En outre, beaucoup parlent d'IA mais ce terme un peu vague désigne des choses très différentes. Dans le voyage, cela fait souvent référence au traitement du langage naturel, comme le font Wayblazer ou Alexa. Bâtir un bon outil de recommandation est au moins aussi complexe. Ce n'est pas pour rien que nous avons déposé huit brevets. Les seuls qui ont vraiment la capacité de faire aussi bien, c'est Google. Or l'app qu'ont développée leurs 800 ingénieurs ne dispose même pas de la personnalisation la plus basique. Et nous allons continuer à avancer.

Même si votre service est meilleur, serez-vous assez solides ?

Lorsque j'étais chez MySpace, dont j'ai dirigé les activités internationales de 2006 à 2010, j'ai vécu cette situation dans l'autre sens avec Facebook. Les deux sociétés s'étaient créées en même temps.

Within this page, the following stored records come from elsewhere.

From an optimization exercise on the open Yosys and OpenROAD flow, aimed at small area and a short achievable clock period; shortcuts taken in it are not production practice.
In this exercise RTL edits were held to simulation tests only and were not proved equivalent to the original.
Power is estimated from default activity; no workload was simulated.

[flow/run.sh]
#!/bin/bash
# synth_recipe.tcl (not shown) runs the flow's synth.tcl, then flattens the netlist and writes it again
# the make line also repeats each setting of config.mk as NAME=value (left out here)
make -C /OpenROAD-flow-scripts/flow DESIGN_CONFIG=/design/flow/config.mk WORK_HOME=/design/flow/orfs CLKGATE_MAP_FILE= SYNTH_SCRIPT=/design/flow/synth_recipe.tcl finish
[flow/config.mk]
export PLATFORM = sky130hd
export DESIGN_NAME = MINGA_TOP
export DESIGN_NICKNAME = MINGA_TOP
export VERILOG_FILES = /design/flow/design.v
export SDC_FILE = /design/flow/constraint.sdc
export NUM_CORES = 4
export LEC_CHECK = 0
export CAP_MARGIN = 20
export CORE_MARGIN = 2
export CORE_UTILIZATION = 45
export PLACE_DENSITY = 0.6
export SLEW_MARGIN = 20
[flow/constraint.sdc]
create_clock -name core_clock -period 5.5 [get_ports {sys_clk}]
set_input_delay 1.1000 -clock core_clock [delete_from_list [all_inputs] [get_ports {sys_clk}]]
set_output_delay 1.1000 -clock core_clock [all_outputs]
set_load 0.01 [all_outputs]
[flow/design.v]
module CRC32_D64(
    data_in,
    crc_last,
    crc_out
);
input   [63:0]  data_in;
input   [31:0]  crc_last;
output  [31:0]  crc_out;
wire    [63:0]  d;
wire    [31:0]  c;
wire    [31:0]  newcrc;
assign     d = data_in;
assign     c = crc_last;
assign    newcrc[0] = d[63] ^ d[61] ^ d[60] ^ d[58] ^ d[55] ^ d[54] ^ d[53] ^ d[50] ^ d[48] ^ d[47] ^ d[45] ^ d[44] ^ d[37] ^ d[34] ^ d[32] ^ d[31] ^ d[30] ^ d[29] ^ d[28] ^ d[26] ^ d[25] ^ d[24] ^ d[16] ^ d[12] ^ d[10] ^ d[9] ^ d[6] ^ d[0] ^ c[0] ^ c[2] ^ c[5] ^ c[12] ^ c[13] ^ c[15] ^ c[16] ^ c[18] ^ c[21] ^ c[22] ^ c[23] ^ c[26] ^ c[28] ^ c[29] ^ c[31];
assign    newcrc[1] = d[63] ^ d[62] ^ d[60] ^ d[59] ^ d[58] ^ d[56] ^ d[53] ^ d[51] ^ d[50] ^ d[49] ^ d[47] ^ d[46] ^ d[44] ^ d[38] ^ d[37] ^ d[35] ^ d[34] ^ d[33] ^ d[28] ^ d[27] ^ d[24] ^ d[17] ^ d[16] ^ d[13] ^ d[12] ^ d[11] ^ d[9] ^ d[7] ^ d[6] ^ d[1] ^ d[0] ^ c[1] ^ c[2] ^ c[3] ^ c[5] ^ c[6] ^ c[12] ^ c[14] ^ c[15] ^ c[17] ^ c[18] ^ c[19] ^ c[21] ^ c[24] ^ c[26] ^ c[27] ^ c[28] ^ c[30] ^ c[31];
assign    newcrc[2] = d[59] ^ d[58] ^ d[57] ^ d[55] ^ d[53] ^ d[52] ^ d[51] ^ d[44] ^ d[39] ^ d[38] ^ d[37] ^ d[36] ^ d[35] ^ d[32] ^ d[31] ^ d[30] ^ d[26] ^ d[24] ^ d[18] ^ d[17] ^ d[16] ^ d[14] ^ d[13] ^ d[9] ^ d[8] ^ d[7] ^ d[6] ^ d[2] ^ d[1] ^ d[0] ^ c[0] ^ c[3] ^ c[4] ^ c[5] ^ c[6] ^ c[7] ^ c[12] ^ c[19] ^ c[20] ^ c[21] ^ c[23] ^ c[25] ^ c[26] ^ c[27];
assign    newcrc[3] = d[60] ^ d[59] ^ d[58] ^ d[56] ^ d[54] ^ d[53] ^ d[52] ^ d[45] ^ d[40] ^ d[39] ^ d[38] ^ d[37] ^ d[36] ^ d[33] ^ d[32] ^ d[31] ^ d[27] ^ d[25] ^ d[19] ^ d[18] ^ d[17] ^ d[15] ^ d[14] ^ d[10] ^ d[9] ^ d[8] ^ d[7] ^ d[3] ^ d[2] ^ d[1] ^ c[0] ^ c[1] ^ c[4] ^ c[5] ^ c[6] ^ c[7] ^ c[8] ^ c[13] ^ c[20] ^ c[21] ^ c[22] ^ c[24] ^ c[26] ^ c[27] ^ c[28];
assign    newcrc[4] = d[63] ^ d[59] ^ d[58] ^ d[57] ^ d[50] ^ d[48] ^ d[47] ^ d[46] ^ d[45] ^ d[44] ^ d[41] ^ d[40] ^ d[39] ^ d[38] ^ d[33] ^ d[31] ^ d[30] ^ d[29] ^ d[25] ^ d[24] ^ d[20] ^ d[19] ^ d[18] ^ d[15] ^ d[12] ^ d[11] ^ d[8] ^ d[6] ^ d[4] ^ d[3] ^ d[2] ^ d[0] ^ c[1] ^ c[6] ^ c[7] ^ c[8] ^ c[9] ^ c[12] ^ c[13] ^ c[14] ^ c[15] ^ c[16] ^ c[18] ^ c[25] ^ c[26] ^ c[27] ^ c[31];
assign    newcrc[5] = d[63] ^ d[61] ^ d[59] ^ d[55] ^ d[54] ^ d[53] ^ d[51] ^ d[50] ^ d[49] ^ d[46] ^ d[44] ^ d[42] ^ d[41] ^ d[40] ^ d[39] ^ d[37] ^ d[29] ^ d[28] ^ d[24] ^ d[21] ^ d[20] ^ d[19] ^ d[13] ^ d[10] ^ d[7] ^ d[6] ^ d[5] ^ d[4] ^ d[3] ^ d[1] ^ d[0] ^ c[5] ^ c[7] ^ c[8] ^ c[9] ^ c[10] ^ c[12] ^ c[14] ^ c[17] ^ c[18] ^ c[19] ^ c[21] ^ c[22] ^ c[23] ^ c[27] ^ c[29] ^ c[31];
assign    newcrc[6] = d[62] ^ d[60] ^ d[56] ^ d[55] ^ d[54] ^ d[52] ^ d[51] ^ d[50] ^ d[47] ^ d[45] ^ d[43] ^ d[42] ^ d[41] ^ d[40] ^ d[38] ^ d[30] ^ d[29] ^ d[25] ^ d[22] ^ d[21] ^ d[20] ^ d[14] ^ d[11] ^ d[8] ^ d[7] ^ d[6] ^ d[5] ^ d[4] ^ d[2] ^ d[1] ^ c[6] ^ c[8] ^ c[9] ^ c[10] ^ c[11] ^ c[13] ^ c[15] ^ c[18] ^ c[19] ^ c[20] ^ c[22] ^ c[23] ^ c[24] ^ c[28] ^ c[30];
assign    newcrc[7] = d[60] ^ d[58] ^ d[57] ^ d[56] ^ d[54] ^ d[52] ^ d[51] ^ d[50] ^ d[47] ^ d[46] ^ d[45] ^ d[43] ^ d[42] ^ d[41] ^ d[39] ^ d[37] ^ d[34] ^ d[32] ^ d[29] ^ d[28] ^ d[25] ^ d[24] ^ d[23] ^ d[22] ^ d[21] ^ d[16] ^ d[15] ^ d[10] ^ d[8] ^ d[7] ^ d[5] ^ d[3] ^ d[2] ^ d[0] ^ c[0] ^ c[2] ^ c[5] ^ c[7] ^ c[9] ^ c[10] ^ c[11] ^ c[13] ^ c[14] ^ c[15] ^ c[18] ^ c[19] ^ c[20] ^ c[22] ^ c[24] ^ c[25] ^ c[26] ^ c[28];
assign    newcrc[8] = d[63] ^ d[60] ^ d[59] ^ d[57] ^ d[54] ^ d[52] ^ d[51] ^ d[50] ^ d[46] ^ d[45] ^ d[43] ^ d[42] ^ d[40] ^ d[38] ^ d[37] ^ d[35] ^ d[34] ^ d[33] ^ d[32] ^ d[31] ^ d[28] ^ d[23] ^ d[22] ^ d[17] ^ d[12] ^ d[11] ^ d[10] ^ d[8] ^ d[4] ^ d[3] ^ d[1] ^ d[0] ^ c[0] ^ c[1] ^ c[2] ^ c[3] ^ c[5] ^ c[6] ^ c[8] ^ c[10] ^ c[11] ^ c[13] ^ c[14] ^ c[18] ^ c[19] ^ c[20] ^ c[22] ^ c[25] ^ c[27] ^ c[28] ^ c[31];
assign    newcrc[9] = d[61] ^ d[60] ^ d[58] ^ d[55] ^ d[53] ^ d[52] ^ d[51] ^ d[47] ^ d[46] ^ d[44] ^ d[43] ^ d[41] ^ d[39] ^ d[38] ^ d[36] ^ d[35] ^ d[34] ^ d[33] ^ d[32] ^ d[29] ^ d[24] ^ d[23] ^ d[18] ^ d[13] ^ d[12] ^ d[11] ^ d[9] ^ d[5] ^ d[4] ^ d[2] ^ d[1] ^ c[0] ^ c[1] ^ c[2] ^ c[3] ^ c[4] ^ c[6] ^ c[7] ^ c[9] ^ c[11] ^ c[12] ^ c[14] ^ c[15] ^ c[19] ^ c[20] ^ c[21] ^ c[23] ^ c[26] ^ c[28] ^ c[29];
assign    newcrc[10] = d[63] ^ d[62] ^ d[60] ^ d[59] ^ d[58] ^ d[56] ^ d[55] ^ d[52] ^ d[50] ^ d[42] ^ d[40] ^ d[39] ^ d[36] ^ d[35] ^ d[33] ^ d[32] ^ d[31] ^ d[29] ^ d[28] ^ d[26] ^ d[19] ^ d[16] ^ d[14] ^ d[13] ^ d[9] ^ d[5] ^ d[3] ^ d[2] ^ d[0] ^ c[0] ^ c[1] ^ c[3] ^ c[4] ^ c[7] ^ c[8] ^ c[10] ^ c[18] ^ c[20] ^ c[23] ^ c[24] ^ c[26] ^ c[27] ^ c[28] ^ c[30] ^ c[31];
assign    newcrc[11] = d[59] ^ d[58] ^ d[57] ^ d[56] ^ d[55] ^ d[54] ^ d[51] ^ d[50] ^ d[48] ^ d[47] ^ d[45] ^ d[44] ^ d[43] ^ d[41] ^ d[40] ^ d[36] ^ d[33] ^ d[31] ^ d[28] ^ d[27] ^ d[26] ^ d[25] ^ d[24] ^ d[20] ^ d[17] ^ d[16] ^ d[15] ^ d[14] ^ d[12] ^ d[9] ^ d[4] ^ d[3] ^ d[1] ^ d[0] ^ c[1] ^ c[4] ^ c[8] ^ c[9] ^ c[11] ^ c[12] ^ c[13] ^ c[15] ^ c[16] ^ c[18] ^ c[19] ^ c[22] ^ c[23] ^ c[24] ^ c[25] ^ c[26] ^ c[27];
assign    newcrc[12] = d[63] ^ d[61] ^ d[59] ^ d[57] ^ d[56] ^ d[54] ^ d[53] ^ d[52] ^ d[51] ^ d[50] ^ d[49] ^ d[47] ^ d[46] ^ d[42] ^ d[41] ^ d[31] ^ d[30] ^ d[27] ^ d[24] ^ d[21] ^ d[18] ^ d[17] ^ d[15] ^ d[13] ^ d[12] ^ d[9] ^ d[6] ^ d[5] ^ d[4] ^ d[2] ^ d[1] ^ d[0] ^ c[9] ^ c[10] ^ c[14] ^ c[15] ^ c[17] ^ c[18] ^ c[19] ^ c[20] ^ c[21] ^ c[22] ^ c[24] ^ c[25] ^ c[27] ^ c[29] ^ c[31];
assign    newcrc[13] = d[62] ^ d[60] ^ d[58] ^ d[57] ^ d[55] ^ d[54] ^ d[53] ^ d[52] ^ d[51] ^ d[50] ^ d[48] ^ d[47] ^ d[43] ^ d[42] ^ d[32] ^ d[31] ^ d[28] ^ d[25] ^ d[22] ^ d[19] ^ d[18] ^ d[16] ^ d[14] ^ d[13] ^ d[10] ^ d[7] ^ d[6] ^ d[5] ^ d[3] ^ d[2] ^ d[1] ^ c[0] ^ c[10] ^ c[11] ^ c[15] ^ c[16] ^ c[18] ^ c[19] ^ c[20] ^ c[21] ^ c[22] ^ c[23] ^ c[25] ^ c[26] ^ c[28] ^ c[30];
assign    newcrc[14] = d[63] ^ d[61] ^ d[59] ^ d[58] ^ d[56] ^ d[55] ^ d[54] ^ d[53] ^ d[52] ^ d[51] ^ d[49] ^ d[48] ^ d[44] ^ d[43] ^ d[33] ^ d[32] ^ d[29] ^ d[26] ^ d[23] ^ d[20] ^ d[19] ^ d[17] ^ d[15] ^ d[14] ^ d[11] ^ d[8] ^ d[7] ^ d[6] ^ d[4] ^ d[3] ^ d[2] ^ c[0] ^ c[1] ^ c[11] ^ c[12] ^ c[16] ^ c[17] ^ c[19] ^ c[20] ^ c[21] ^ c[22] ^ c[23] ^ c[24] ^ c[26] ^ c[27] ^ c[29] ^ c[31];
assign    newcrc[15] = d[62] ^ d[60] ^ d[59] ^ d[57] ^ d[56] ^ d[55] ^ d[54] ^ d[53] ^ d[52] ^ d[50] ^ d[49] ^ d[45] ^ d[44] ^ d[34] ^ d[33] ^ d[30] ^ d[27] ^ d[24] ^ d[21] ^ d[20] ^ d[18] ^ d[16] ^ d[15] ^ d[12] ^ d[9] ^ d[8] ^ d[7] ^ d[5] ^ d[4] ^ d[3] ^ c[1] ^ c[2] ^ c[12] ^ c[13] ^ c[17] ^ c[18] ^ c[20] ^ c[21] ^ c[22] ^ c[23] ^ c[24] ^ c[25] ^ c[27] ^ c[28] ^ c[30];
assign    newcrc[16] = d[57] ^ d[56] ^ d[51] ^ d[48] ^ d[47] ^ d[46] ^ d[44] ^ d[37] ^ d[35] ^ d[32] ^ d[30] ^ d[29] ^ d[26] ^ d[24] ^ d[22] ^ d[21] ^ d[19] ^ d[17] ^ d[13] ^ d[12] ^ d[8] ^ d[5] ^ d[4] ^ d[0] ^ c[0] ^ c[3] ^ c[5] ^ c[12] ^ c[14] ^ c[15] ^ c[16] ^ c[19] ^ c[24] ^ c[25];
assign    newcrc[17] = d[58] ^ d[57] ^ d[52] ^ d[49] ^ d[48] ^ d[47] ^ d[45] ^ d[38] ^ d[36] ^ d[33] ^ d[31] ^ d[30] ^ d[27] ^ d[25] ^ d[23] ^ d[22] ^ d[20] ^ d[18] ^ d[14] ^ d[13] ^ d[9] ^ d[6] ^ d[5] ^ d[1] ^ c[1] ^ c[4] ^ c[6] ^ c[13] ^ c[15] ^ c[16] ^ c[17] ^ c[20] ^ c[25] ^ c[26];
assign    newcrc[18] = d[59] ^ d[58] ^ d[53] ^ d[50] ^ d[49] ^ d[48] ^ d[46] ^ d[39] ^ d[37] ^ d[34] ^ d[32] ^ d[31] ^ d[28] ^ d[26] ^ d[24] ^ d[23] ^ d[21] ^ d[19] ^ d[15] ^ d[14] ^ d[10] ^ d[7] ^ d[6] ^ d[2] ^ c[0] ^ c[2] ^ c[5] ^ c[7] ^ c[14] ^ c[16] ^ c[17] ^ c[18] ^ c[21] ^ c[26] ^ c[27];
assign    newcrc[19] = d[60] ^ d[59] ^ d[54] ^ d[51] ^ d[50] ^ d[49] ^ d[47] ^ d[40] ^ d[38] ^ d[35] ^ d[33] ^ d[32] ^ d[29] ^ d[27] ^ d[25] ^ d[24] ^ d[22] ^ d[20] ^ d[16] ^ d[15] ^ d[11] ^ d[8] ^ d[7] ^ d[3] ^ c[0] ^ c[1] ^ c[3] ^ c[6] ^ c[8] ^ c[15] ^ c[17] ^ c[18] ^ c[19] ^ c[22] ^ c[27] ^ c[28];
assign    newcrc[20] = d[61] ^ d[60] ^ d[55] ^ d[52] ^ d[51] ^ d[50] ^ d[48] ^ d[41] ^ d[39] ^ d[36] ^ d[34] ^ d[33] ^ d[30] ^ d[28] ^ d[26] ^ d[25] ^ d[23] ^ d[21] ^ d[17] ^ d[16] ^ d[12] ^ d[9] ^ d[8] ^ d[4] ^ c[1] ^ c[2] ^ c[4] ^ c[7] ^ c[9] ^ c[16] ^ c[18] ^ c[19] ^ c[20] ^ c[23] ^ c[28] ^ c[29];
assign    newcrc[21] = d[62] ^ d[61] ^ d[56] ^ d[53] ^ d[52] ^ d[51] ^ d[49] ^ d[42] ^ d[40] ^ d[37] ^ d[35] ^ d[34] ^ d[31] ^ d[29] ^ d[27] ^ d[26] ^ d[24] ^ d[22] ^ d[18] ^ d[17] ^ d[13] ^ d[10] ^ d[9] ^ d[5] ^ c[2] ^ c[3] ^ c[5] ^ c[8] ^ c[10] ^ c[17] ^ c[19] ^ c[20] ^ c[21] ^ c[24] ^ c[29] ^ c[30];
assign    newcrc[22] = d[62] ^ d[61] ^ d[60] ^ d[58] ^ d[57] ^ d[55] ^ d[52] ^ d[48] ^ d[47] ^ d[45] ^ d[44] ^ d[43] ^ d[41] ^ d[38] ^ d[37] ^ d[36] ^ d[35] ^ d[34] ^ d[31] ^ d[29] ^ d[27] ^ d[26] ^ d[24] ^ d[23] ^ d[19] ^ d[18] ^ d[16] ^ d[14] ^ d[12] ^ d[11] ^ d[9] ^ d[0] ^ c[2] ^ c[3] ^ c[4] ^ c[5] ^ c[6] ^ c[9] ^ c[11] ^ c[12] ^ c[13] ^ c[15] ^ c[16] ^ c[20] ^ c[23] ^ c[25] ^ c[26] ^ c[28] ^ c[29] ^ c[30];
assign    newcrc[23] = d[62] ^ d[60] ^ d[59] ^ d[56] ^ d[55] ^ d[54] ^ d[50] ^ d[49] ^ d[47] ^ d[46] ^ d[42] ^ d[39] ^ d[38] ^ d[36] ^ d[35] ^ d[34] ^ d[31] ^ d[29] ^ d[27] ^ d[26] ^ d[20] ^ d[19] ^ d[17] ^ d[16] ^ d[15] ^ d[13] ^ d[9] ^ d[6] ^ d[1] ^ d[0] ^ c[2] ^ c[3] ^ c[4] ^ c[6] ^ c[7] ^ c[10] ^ c[14] ^ c[15] ^ c[17] ^ c[18] ^ c[22] ^ c[23] ^ c[24] ^ c[27] ^ c[28] ^ c[30];
assign    newcrc[24] = d[63] ^ d[61] ^ d[60] ^ d[57] ^ d[56] ^ d[55] ^ d[51] ^ d[50] ^ d[48] ^ d[47] ^ d[43] ^ d[40] ^ d[39] ^ d[37] ^ d[36] ^ d[35] ^ d[32] ^ d[30] ^ d[28] ^ d[27] ^ d[21] ^ d[20] ^ d[18] ^ d[17] ^ d[16] ^ d[14] ^ d[10] ^ d[7] ^ d[2] ^ d[1] ^ c[0] ^ c[3] ^ c[4] ^ c[5] ^ c[7] ^ c[8] ^ c[11] ^ c[15] ^ c[16] ^ c[18] ^ c[19] ^ c[23] ^ c[24] ^ c[25] ^ c[28] ^ c[29] ^ c[31];
assign    newcrc[25] = d[62] ^ d[61] ^ d[58] ^ d[57] ^ d[56] ^ d[52] ^ d[51] ^ d[49] ^ d[48] ^ d[44] ^ d[41] ^ d[40] ^ d[38] ^ d[37] ^ d[36] ^ d[33] ^ d[31] ^ d[29] ^ d[28] ^ d[22] ^ d[21] ^ d[19] ^ d[18] ^ d[17] ^ d[15] ^ d[11] ^ d[8] ^ d[3] ^ d[2] ^ c[1] ^ c[4] ^ c[5] ^ c[6] ^ c[8] ^ c[9] ^ c[12] ^ c[16] ^ c[17] ^ c[19] ^ c[20] ^ c[24] ^ c[25] ^ c[26] ^ c[29] ^ c[30];
assign    newcrc[26] = d[62] ^ d[61] ^ d[60] ^ d[59] ^ d[57] ^ d[55] ^ d[54] ^ d[52] ^ d[49] ^ d[48] ^ d[47] ^ d[44] ^ d[42] ^ d[41] ^ d[39] ^ d[38] ^ d[31] ^ d[28] ^ d[26] ^ d[25] ^ d[24] ^ d[23] ^ d[22] ^ d[20] ^ d[19] ^ d[18] ^ d[10] ^ d[6] ^ d[4] ^ d[3] ^ d[0] ^ c[6] ^ c[7] ^ c[9] ^ c[10] ^ c[12] ^ c[15] ^ c[16] ^ c[17] ^ c[20] ^ c[22] ^ c[23] ^ c[25] ^ c[27] ^ c[28] ^ c[29] ^ c[30];
assign    newcrc[27] = d[63] ^ d[62] ^ d[61] ^ d[60] ^ d[58] ^ d[56] ^ d[55] ^ d[53] ^ d[50] ^ d[49] ^ d[48] ^ d[45] ^ d[43] ^ d[42] ^ d[40] ^ d[39] ^ d[32] ^ d[29] ^ d[27] ^ d[26] ^ d[25] ^ d[24] ^ d[23] ^ d[21] ^ d[20] ^ d[19] ^ d[11] ^ d[7] ^ d[5] ^ d[4] ^ d[1] ^ c[0] ^ c[7] ^ c[8] ^ c[10] ^ c[11] ^ c[13] ^ c[16] ^ c[17] ^ c[18] ^ c[21] ^ c[23] ^ c[24] ^ c[26] ^ c[28] ^ c[29] ^ c[30] ^ c[31];
assign    newcrc[28] = d[63] ^ d[62] ^ d[61] ^ d[59] ^ d[57] ^ d[56] ^ d[54] ^ d[51] ^ d[50] ^ d[49] ^ d[46] ^ d[44] ^ d[43] ^ d[41] ^ d[40] ^ d[33] ^ d[30] ^ d[28] ^ d[27] ^ d[26] ^ d[25] ^ d[24] ^ d[22] ^ d[21] ^ d[20] ^ d[12] ^ d[8] ^ d[6] ^ d[5] ^ d[2] ^ c[1] ^ c[8] ^ c[9] ^ c[11] ^ c[12] ^ c[14] ^ c[17] ^ c[18] ^ c[19] ^ c[22] ^ c[24] ^ c[25] ^ c[27] ^ c[29] ^ c[30] ^ c[31];
assign    newcrc[29] = d[63] ^ d[62] ^ d[60] ^ d[58] ^ d[57] ^ d[55] ^ d[52] ^ d[51] ^ d[50] ^ d[47] ^ d[45] ^ d[44] ^ d[42] ^ d[41] ^ d[34] ^ d[31] ^ d[29] ^ d[28] ^ d[27] ^ d[26] ^ d[25] ^ d[23] ^ d[22] ^ d[21] ^ d[13] ^ d[9] ^ d[7] ^ d[6] ^ d[3] ^ c[2] ^ c[9] ^ c[10] ^ c[12] ^ c[13] ^ c[15] ^ c[18] ^ c[19] ^ c[20] ^ c[23] ^ c[25] ^ c[26] ^ c[28] ^ c[30] ^ c[31];
assign    newcrc[30] = d[63] ^ d[61] ^ d[59] ^ d[58] ^ d[56] ^ d[53] ^ d[52] ^ d[51] ^ d[48] ^ d[46] ^ d[45] ^ d[43] ^ d[42] ^ d[35] ^ d[32] ^ d[30] ^ d[29] ^ d[28] ^ d[27] ^ d[26] ^ d[24] ^ d[23] ^ d[22] ^ d[14] ^ d[10] ^ d[8] ^ d[7] ^ d[4] ^ c[0] ^ c[3] ^ c[10] ^ c[11] ^ c[13] ^ c[14] ^ c[16] ^ c[19] ^ c[20] ^ c[21] ^ c[24] ^ c[26] ^ c[27] ^ c[29] ^ c[31];
assign    newcrc[31] = d[62] ^ d[60] ^ d[59] ^ d[57] ^ d[54] ^ d[53] ^ d[52] ^ d[49] ^ d[47] ^ d[46] ^ d[44] ^ d[43] ^ d[36] ^ d[33] ^ d[31] ^ d[30] ^ d[29] ^ d[28] ^ d[27] ^ d[25] ^ d[24] ^ d[23] ^ d[15] ^ d[11] ^ d[9] ^ d[8] ^ d[5] ^ c[1] ^ c[4] ^ c[11] ^ c[12] ^ c[14] ^ c[15] ^ c[17] ^ c[20] ^ c[21] ^ c[22] ^ c[25] ^ c[27] ^ c[28] ^ c[30];
assign crc_out = newcrc;
endmodule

Au début Facebook stagnait un peu, puis ils ont sorti une série d'innovations comme le flux d'activités et la plateforme d'app, qui les a fait décoller. Notre feuille de route, chez MySpace, est devenue la copie de la leur. Nous ne tracions plus la voie. Rien n'était compliqué à faire, mais nous avions toujours six mois de retard. Dans la technologie en particulier, n'être qu'un suiveur est extrêmement dangereux.

D'où Trip.com tire-t-il ses revenus ?

De la comparaison d'hôtels, que nous monétisons en génération de leads, aux enchères. Nous développons aussi des partenariats, facturés sous forme de licensing, qui alimentent aussi beaucoup notre visibilité puisque notre marque apparaît à chaque fois et que nous ne faisons pas de branding par ailleurs.

Qui sont vos partenaires ?

Nous fournissons par exemple l'expérience mobile de Sabre et les contenus pour les voyageurs d'affaires de Lufthansa. Ce sont d'ailleurs des appels d'offre que nous remportons sur nos concurrents.

Nous travaillons aussi avec des acteurs de la réservation, comme HomeAway ou HostelWorld. Les voyagistes en ligne ont su utiliser Google pour capter le client et le transformer le plus efficacement possible. C'est un modèle très lucratif. Mais sur mobile, cela ne fonctionne pas de la même manière. Acquérir un client coûte très cher et le nerf de la guerre, c'est le retenir. Une app se retrouve vite sur votre 4ème ou 5ème écran puisqu'en moyenne, on possède 86 apps et on n'en utilise que 24. Il faut donc inciter l'utilisateur à rouvrir l'app, sachant qu'on ne voyage souvent qu'une ou deux fois par an. Notre contenu est très adapté pour multiplier les usages : préparer un déplacement, trouver des idées sur place… Beaucoup de voyagistes sont venus nous voir pour cela.

Quel avenir imaginez-vous pour Trip et quel type de sortie pour vos actionnaires ?

Ce sera soit une introduction en bourse soit, si la bonne offre se présente, un rachat. Mais nous sommes très bien financés et n'aurons pas besoin de nous en soucier pour un bon moment.